### Work order
From the listing below, copy only the lines running from the line that contains "reg [7:0] p_hc1, p_hc2;" to the line that contains "export CORE_UTILIZATION = 40", both included.

### Data records
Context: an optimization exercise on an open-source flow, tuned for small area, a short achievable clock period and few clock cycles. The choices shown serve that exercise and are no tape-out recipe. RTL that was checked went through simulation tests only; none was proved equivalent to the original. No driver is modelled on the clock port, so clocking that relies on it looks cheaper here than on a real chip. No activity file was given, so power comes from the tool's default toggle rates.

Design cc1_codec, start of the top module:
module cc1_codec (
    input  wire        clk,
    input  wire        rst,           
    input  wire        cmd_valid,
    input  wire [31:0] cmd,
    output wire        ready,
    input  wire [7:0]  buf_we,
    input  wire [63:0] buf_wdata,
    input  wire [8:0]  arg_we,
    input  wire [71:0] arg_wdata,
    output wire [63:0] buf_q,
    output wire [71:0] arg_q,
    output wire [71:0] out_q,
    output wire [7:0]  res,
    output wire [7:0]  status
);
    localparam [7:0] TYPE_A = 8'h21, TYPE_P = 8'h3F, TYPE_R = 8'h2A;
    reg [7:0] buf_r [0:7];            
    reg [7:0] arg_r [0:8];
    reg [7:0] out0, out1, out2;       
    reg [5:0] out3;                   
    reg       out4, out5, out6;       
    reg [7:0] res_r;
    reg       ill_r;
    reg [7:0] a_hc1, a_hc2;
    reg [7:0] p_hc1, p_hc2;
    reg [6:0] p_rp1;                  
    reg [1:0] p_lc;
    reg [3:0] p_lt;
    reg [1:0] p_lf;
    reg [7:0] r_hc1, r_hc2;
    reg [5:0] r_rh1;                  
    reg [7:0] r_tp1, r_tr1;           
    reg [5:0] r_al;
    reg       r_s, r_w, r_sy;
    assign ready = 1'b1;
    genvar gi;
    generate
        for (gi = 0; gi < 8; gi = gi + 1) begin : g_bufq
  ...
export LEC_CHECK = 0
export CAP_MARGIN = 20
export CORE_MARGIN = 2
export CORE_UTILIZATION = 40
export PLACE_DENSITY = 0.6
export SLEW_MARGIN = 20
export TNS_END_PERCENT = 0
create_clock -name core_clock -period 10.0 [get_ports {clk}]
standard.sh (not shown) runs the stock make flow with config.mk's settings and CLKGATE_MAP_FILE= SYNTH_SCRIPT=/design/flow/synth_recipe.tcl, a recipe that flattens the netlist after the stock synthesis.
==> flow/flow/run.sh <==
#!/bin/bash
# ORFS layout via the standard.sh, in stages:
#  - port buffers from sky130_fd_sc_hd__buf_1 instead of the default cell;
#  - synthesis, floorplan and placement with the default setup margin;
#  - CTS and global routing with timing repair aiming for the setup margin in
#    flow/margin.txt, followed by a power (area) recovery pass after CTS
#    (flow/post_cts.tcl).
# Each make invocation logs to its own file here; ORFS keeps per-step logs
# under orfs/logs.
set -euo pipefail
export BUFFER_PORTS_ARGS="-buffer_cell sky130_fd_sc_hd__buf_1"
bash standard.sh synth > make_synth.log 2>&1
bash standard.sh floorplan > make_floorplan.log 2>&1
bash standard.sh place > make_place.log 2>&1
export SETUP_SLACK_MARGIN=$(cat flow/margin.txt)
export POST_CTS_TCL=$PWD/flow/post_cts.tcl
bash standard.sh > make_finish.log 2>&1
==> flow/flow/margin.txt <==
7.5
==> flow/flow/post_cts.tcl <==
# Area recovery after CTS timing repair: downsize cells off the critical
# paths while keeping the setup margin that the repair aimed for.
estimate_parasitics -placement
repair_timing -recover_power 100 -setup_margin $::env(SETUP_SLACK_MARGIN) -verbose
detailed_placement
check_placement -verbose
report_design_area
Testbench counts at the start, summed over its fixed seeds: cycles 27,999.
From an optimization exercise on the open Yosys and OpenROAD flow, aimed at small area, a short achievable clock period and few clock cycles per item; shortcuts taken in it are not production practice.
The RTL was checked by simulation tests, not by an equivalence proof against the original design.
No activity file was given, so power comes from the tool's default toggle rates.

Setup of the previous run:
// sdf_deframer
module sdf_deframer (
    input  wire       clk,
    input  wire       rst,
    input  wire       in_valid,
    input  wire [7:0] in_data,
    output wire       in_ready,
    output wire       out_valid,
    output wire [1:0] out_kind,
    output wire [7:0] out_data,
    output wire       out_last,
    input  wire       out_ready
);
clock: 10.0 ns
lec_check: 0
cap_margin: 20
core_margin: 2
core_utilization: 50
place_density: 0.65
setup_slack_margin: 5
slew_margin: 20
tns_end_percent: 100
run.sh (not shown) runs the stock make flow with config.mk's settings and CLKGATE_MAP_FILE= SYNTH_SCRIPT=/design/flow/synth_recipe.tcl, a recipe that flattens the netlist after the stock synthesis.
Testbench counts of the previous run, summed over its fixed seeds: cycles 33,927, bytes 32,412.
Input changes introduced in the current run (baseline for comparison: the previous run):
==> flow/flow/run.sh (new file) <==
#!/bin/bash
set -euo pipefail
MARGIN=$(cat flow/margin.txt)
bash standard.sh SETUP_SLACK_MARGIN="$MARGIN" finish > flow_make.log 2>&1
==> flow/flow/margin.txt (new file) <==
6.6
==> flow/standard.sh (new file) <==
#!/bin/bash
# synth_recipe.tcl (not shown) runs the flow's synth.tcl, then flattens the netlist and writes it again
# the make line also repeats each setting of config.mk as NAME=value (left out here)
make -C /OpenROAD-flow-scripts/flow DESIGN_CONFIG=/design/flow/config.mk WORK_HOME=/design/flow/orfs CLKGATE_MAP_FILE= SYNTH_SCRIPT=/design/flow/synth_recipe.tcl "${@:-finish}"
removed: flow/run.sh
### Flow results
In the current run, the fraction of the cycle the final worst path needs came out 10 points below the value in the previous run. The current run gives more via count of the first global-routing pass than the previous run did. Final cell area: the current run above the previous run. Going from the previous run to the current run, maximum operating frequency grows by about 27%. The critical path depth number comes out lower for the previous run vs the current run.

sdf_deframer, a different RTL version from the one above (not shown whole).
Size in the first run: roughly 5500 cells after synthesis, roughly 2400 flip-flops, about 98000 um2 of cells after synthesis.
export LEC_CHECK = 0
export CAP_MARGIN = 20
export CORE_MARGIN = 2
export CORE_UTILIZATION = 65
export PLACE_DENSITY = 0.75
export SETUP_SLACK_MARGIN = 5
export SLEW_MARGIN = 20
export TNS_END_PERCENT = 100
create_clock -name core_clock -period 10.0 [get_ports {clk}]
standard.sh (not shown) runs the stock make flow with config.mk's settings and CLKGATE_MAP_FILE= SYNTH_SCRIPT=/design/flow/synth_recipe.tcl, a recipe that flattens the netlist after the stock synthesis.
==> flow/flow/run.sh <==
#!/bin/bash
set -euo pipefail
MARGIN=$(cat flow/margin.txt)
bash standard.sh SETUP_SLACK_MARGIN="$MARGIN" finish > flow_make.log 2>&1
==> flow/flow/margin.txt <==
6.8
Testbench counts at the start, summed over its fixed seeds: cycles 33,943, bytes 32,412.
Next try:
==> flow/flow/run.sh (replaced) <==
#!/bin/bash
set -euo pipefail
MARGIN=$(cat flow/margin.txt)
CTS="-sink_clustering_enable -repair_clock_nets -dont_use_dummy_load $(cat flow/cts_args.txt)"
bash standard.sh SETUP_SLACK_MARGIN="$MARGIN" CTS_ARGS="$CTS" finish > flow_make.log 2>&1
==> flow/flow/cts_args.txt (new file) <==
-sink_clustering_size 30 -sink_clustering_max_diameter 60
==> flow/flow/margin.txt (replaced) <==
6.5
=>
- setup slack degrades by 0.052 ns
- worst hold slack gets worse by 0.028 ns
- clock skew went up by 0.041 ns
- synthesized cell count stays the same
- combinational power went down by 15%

### Completed exercise
    reg [7:0] p_hc1, p_hc2;
    reg [6:0] p_rp1;                  
    reg [1:0] p_lc;
    reg [3:0] p_lt;
    reg [1:0] p_lf;
    reg [7:0] r_hc1, r_hc2;
    reg [5:0] r_rh1;                  
    reg [7:0] r_tp1, r_tr1;           
    reg [5:0] r_al;
    reg       r_s, r_w, r_sy;
    assign ready = 1'b1;
    genvar gi;
    generate
        for (gi = 0; gi < 8; gi = gi + 1) begin : g_bufq
  ...
export LEC_CHECK = 0
export CAP_MARGIN = 20
export CORE_MARGIN = 2
export CORE_UTILIZATION = 40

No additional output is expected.